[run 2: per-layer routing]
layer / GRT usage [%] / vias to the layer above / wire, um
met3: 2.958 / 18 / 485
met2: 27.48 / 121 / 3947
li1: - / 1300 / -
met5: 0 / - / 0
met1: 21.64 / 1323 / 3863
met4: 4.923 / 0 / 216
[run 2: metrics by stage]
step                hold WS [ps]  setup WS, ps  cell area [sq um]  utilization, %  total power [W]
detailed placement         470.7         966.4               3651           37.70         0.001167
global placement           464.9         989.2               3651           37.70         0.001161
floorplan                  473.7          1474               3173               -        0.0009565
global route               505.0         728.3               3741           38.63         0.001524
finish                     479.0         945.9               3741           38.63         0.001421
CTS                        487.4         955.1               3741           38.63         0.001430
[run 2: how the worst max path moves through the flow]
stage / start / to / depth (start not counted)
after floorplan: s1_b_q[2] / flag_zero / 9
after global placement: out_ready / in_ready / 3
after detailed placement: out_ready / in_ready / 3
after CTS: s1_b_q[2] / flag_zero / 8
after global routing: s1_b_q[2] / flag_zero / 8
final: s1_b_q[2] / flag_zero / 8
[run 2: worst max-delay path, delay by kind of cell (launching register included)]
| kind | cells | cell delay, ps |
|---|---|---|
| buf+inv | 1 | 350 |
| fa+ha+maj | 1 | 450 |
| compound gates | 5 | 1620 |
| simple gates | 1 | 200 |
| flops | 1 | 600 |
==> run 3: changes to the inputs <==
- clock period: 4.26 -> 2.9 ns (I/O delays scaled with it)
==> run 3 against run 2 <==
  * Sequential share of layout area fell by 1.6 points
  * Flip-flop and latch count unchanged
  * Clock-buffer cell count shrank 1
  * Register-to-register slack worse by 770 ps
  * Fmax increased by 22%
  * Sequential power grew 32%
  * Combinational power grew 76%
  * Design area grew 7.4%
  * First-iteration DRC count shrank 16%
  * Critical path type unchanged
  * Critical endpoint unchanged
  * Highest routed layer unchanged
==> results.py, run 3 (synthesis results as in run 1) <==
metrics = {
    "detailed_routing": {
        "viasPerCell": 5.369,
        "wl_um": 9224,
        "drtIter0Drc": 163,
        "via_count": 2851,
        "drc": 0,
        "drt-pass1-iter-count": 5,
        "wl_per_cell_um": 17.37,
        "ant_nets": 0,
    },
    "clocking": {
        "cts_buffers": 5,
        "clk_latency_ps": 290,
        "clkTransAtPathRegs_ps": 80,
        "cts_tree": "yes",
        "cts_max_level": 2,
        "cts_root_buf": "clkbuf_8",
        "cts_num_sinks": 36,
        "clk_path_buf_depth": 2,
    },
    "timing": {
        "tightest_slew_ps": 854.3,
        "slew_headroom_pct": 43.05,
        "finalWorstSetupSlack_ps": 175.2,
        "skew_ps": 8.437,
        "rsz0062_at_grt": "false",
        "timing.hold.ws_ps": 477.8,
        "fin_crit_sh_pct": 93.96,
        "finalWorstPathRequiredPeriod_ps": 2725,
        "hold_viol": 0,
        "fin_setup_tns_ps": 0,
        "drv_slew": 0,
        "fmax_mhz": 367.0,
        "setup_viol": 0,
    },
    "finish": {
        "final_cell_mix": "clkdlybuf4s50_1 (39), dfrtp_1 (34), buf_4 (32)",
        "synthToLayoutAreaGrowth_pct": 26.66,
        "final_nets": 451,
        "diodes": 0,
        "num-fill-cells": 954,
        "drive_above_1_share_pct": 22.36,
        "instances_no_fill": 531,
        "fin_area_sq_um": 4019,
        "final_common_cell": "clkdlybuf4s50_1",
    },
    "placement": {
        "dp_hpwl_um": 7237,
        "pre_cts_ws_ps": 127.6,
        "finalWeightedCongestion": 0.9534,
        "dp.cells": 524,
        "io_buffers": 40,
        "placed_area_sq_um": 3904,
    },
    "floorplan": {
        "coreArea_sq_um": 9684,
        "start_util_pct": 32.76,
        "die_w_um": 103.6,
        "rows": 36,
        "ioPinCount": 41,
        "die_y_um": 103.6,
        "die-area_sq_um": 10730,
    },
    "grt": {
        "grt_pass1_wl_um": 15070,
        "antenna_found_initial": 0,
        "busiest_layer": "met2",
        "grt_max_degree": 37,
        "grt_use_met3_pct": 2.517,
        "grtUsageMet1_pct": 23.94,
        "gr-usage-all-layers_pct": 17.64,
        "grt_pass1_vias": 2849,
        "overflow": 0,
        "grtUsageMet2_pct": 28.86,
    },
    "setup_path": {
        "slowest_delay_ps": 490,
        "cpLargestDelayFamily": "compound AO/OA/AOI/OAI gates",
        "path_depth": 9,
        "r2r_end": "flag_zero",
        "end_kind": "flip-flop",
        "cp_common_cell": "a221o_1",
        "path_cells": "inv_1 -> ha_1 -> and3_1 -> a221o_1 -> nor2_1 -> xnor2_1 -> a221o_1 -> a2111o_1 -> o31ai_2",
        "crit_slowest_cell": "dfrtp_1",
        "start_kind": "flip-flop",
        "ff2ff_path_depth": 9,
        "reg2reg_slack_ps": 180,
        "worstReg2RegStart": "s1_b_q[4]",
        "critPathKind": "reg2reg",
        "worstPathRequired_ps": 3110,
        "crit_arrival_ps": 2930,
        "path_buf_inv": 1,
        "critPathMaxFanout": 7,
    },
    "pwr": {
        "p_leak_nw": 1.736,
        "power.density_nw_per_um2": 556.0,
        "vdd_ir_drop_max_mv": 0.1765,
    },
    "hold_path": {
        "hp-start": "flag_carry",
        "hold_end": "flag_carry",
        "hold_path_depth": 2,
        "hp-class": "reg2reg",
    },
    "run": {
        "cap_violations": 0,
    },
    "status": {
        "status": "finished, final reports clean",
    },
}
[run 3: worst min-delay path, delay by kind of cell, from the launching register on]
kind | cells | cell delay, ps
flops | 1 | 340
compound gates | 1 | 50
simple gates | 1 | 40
==> src/rtl/mc_tag_scheduler.sv <==
// Multicast bus sequencer: loads NUM_PE controller IDs into the scan
// chain, then forwards tagged packets through a one-entry hold register
// onto the bus. Optional perf counters are built when
// MC_TAG_SCHED_PERF_EN is defined.
module mc_tag_scheduler
    import mc_pkg::*;
#(
    parameter int ID_LEN    = DEF_ID_LEN,
    parameter int VALUE_LEN = DEF_VALUE_LEN,
    parameter int NUM_PE    = 8
`ifdef MC_TAG_SCHED_PERF_EN
    ,
    parameter int PERF_W    = 16
`endif
) (
    input  logic                 clk,
    input  logic                 rst_n,
    input  logic                 cfg_start,
    input  logic                 cfg_valid,
    input  logic [ID_LEN-1:0]    cfg_id,
    output logic                 cfg_ready,
    output logic                 cfg_done,
    output logic                 set_id,
    output logic [ID_LEN-1:0]    id_out,
    input  logic                 in_valid,
    input  logic [ID_LEN-1:0]    in_tag,
    input  logic [VALUE_LEN-1:0] in_value,
    output logic                 in_ready,
    output logic [ID_LEN-1:0]    bus_tag,
    output logic                 bus_enable,
    output logic [VALUE_LEN-1:0] bus_value,
    input  logic                 bus_ready,
    output logic                 busy
`ifdef MC_TAG_SCHED_PERF_EN
    ,
    output logic [PERF_W-1:0]    perf_xfer,
    output logic [PERF_W-1:0]    perf_stall
`endif
);

    localparam int              CNT_W = cnt_w(NUM_PE);
    localparam int              AW    = $clog2(NUM_PE);
    localparam logic [CNT_W-1:0] LAST = CNT_W'(NUM_PE - 1);

    state_e                state_q, state_d;
    logic [CNT_W-1:0]      cnt_q, cnt_d;
    logic                  done_q, done_d;
    logic                  hold_v_q, hold_v_d;
    logic [ID_LEN-1:0]     hold_tag_q;
    logic [VALUE_LEN-1:0]  hold_val_q;
    logic                  accept;
    logic                  buf_we;
    logic [ID_LEN-1:0]     buf_rd;

    // Shift cycle k reads the far end first so PE j finishes holding word j
    mc_id_buf #(
        .ID_LEN (ID_LEN),
        .NUM_PE (NUM_PE),
        .AW     (AW)
    ) u_id_buf (
        .clk       (clk),
        .wr_en_i   (buf_we),
        .wr_addr_i (cnt_q[AW-1:0]),
        .wr_data_i (cfg_id),
        .rd_addr_i (AW'(LAST - cnt_q)),
        .rd_data_o (buf_rd)
    );

    assign cfg_ready  = (state_q == ST_LOAD);
    assign buf_we     = cfg_valid && cfg_ready;
    assign set_id     = (state_q == ST_SHIFT);
    assign id_out     = set_id ? buf_rd : '0;
    assign cfg_done   = done_q;
    assign busy       = (state_q != ST_IDLE) && (state_q != ST_RUN);

    assign in_ready   = (state_q == ST_RUN) && (!hold_v_q || bus_ready);
    assign accept     = in_valid && in_ready;
    assign hold_v_d   = accept || (hold_v_q && !bus_ready);

    assign bus_enable = hold_v_q;
    assign bus_tag    = hold_v_q ? hold_tag_q : '0;
    assign bus_value  = hold_v_q ? hold_val_q : '0;

    // Next-state logic for configuration sequencing and drain handling
    always_comb begin
        state_d = state_q;
        cnt_d   = cnt_q;
        done_d  = 1'b0;
        case (state_q)
            ST_IDLE: begin
                if (cfg_start) begin
                    state_d = ST_LOAD;
                    cnt_d   = '0;
                end
            end
            ST_LOAD: begin
                if (cfg_valid) begin
                    if (cnt_q == LAST) begin
                        state_d = ST_SHIFT;
                        cnt_d   = '0;
                    end else begin
                        cnt_d = cnt_q + CNT_W'(1);
                    end
                end
            end
            ST_SHIFT: begin
                if (cnt_q == LAST) begin
                    state_d = ST_RUN;
                    cnt_d   = '0;
                    done_d  = 1'b1;
                end else begin
                    cnt_d = cnt_q + CNT_W'(1);
                end
            end
            ST_RUN: begin
                if (cfg_start) begin
                    state_d = hold_v_d ? ST_DRAIN : ST_LOAD;
                    cnt_d   = '0;
                end
            end
            ST_DRAIN: begin
                if (!hold_v_d) begin
                    state_d = ST_LOAD;
                    cnt_d   = '0;
                end
            end
            default: begin
                state_d = ST_IDLE;
                cnt_d   = '0;
            end
        endcase
    end

    // State, counter and completion-pulse registers
    always_ff @(posedge clk or negedge rst_n) begin
        if (!rst_n) begin
            state_q <= ST_IDLE;
            cnt_q   <= '0;
            done_q  <= 1'b0;
        end else begin
            state_q <= state_d;
            cnt_q   <= cnt_d;
            done_q  <= done_d;
        end
    end

    // One-entry hold register; payload only moves on an accept so it stays stable while stalled
    always_ff @(posedge clk or negedge rst_n) begin
        if (!rst_n) begin
            hold_v_q   <= 1'b0;
            hold_tag_q <= '0;
            hold_val_q <= '0;
        end else begin
            hold_v_q <= hold_v_d;
            if (accept) begin
                hold_tag_q <= in_tag;
                hold_val_q <= in_value;
            end
        end
    end

`ifdef MC_TAG_SCHED_PERF_EN
    logic [PERF_W-1:0] perf_xfer_q, perf_stall_q;
    logic              load_entry;

    assign load_entry = (state_d == ST_LOAD) && (state_q != ST_LOAD);

    // Saturating transfer/stall counters, cleared whenever reconfiguration begins
    always_ff @(posedge clk or negedge rst_n) begin
        if (!rst_n) begin
            perf_xfer_q  <= '0;
            perf_stall_q <= '0;
        end else if (load_entry) begin
            perf_xfer_q  <= '0;
            perf_stall_q <= '0;
        end else begin
            if (hold_v_q && bus_ready && !(&perf_xfer_q)) begin
                perf_xfer_q <= perf_xfer_q + PERF_W'(1);
            end
            if (hold_v_q && !bus_ready && !(&perf_stall_q)) begin
                perf_stall_q <= perf_stall_q + PERF_W'(1);
            end
        end
    end

    assign perf_xfer  = perf_xfer_q;
    assign perf_stall = perf_stall_q;
`endif

endmodule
------------------------------------
Determine the number of lines in the data above that include the word "Sequential", then answer with that number alone.

2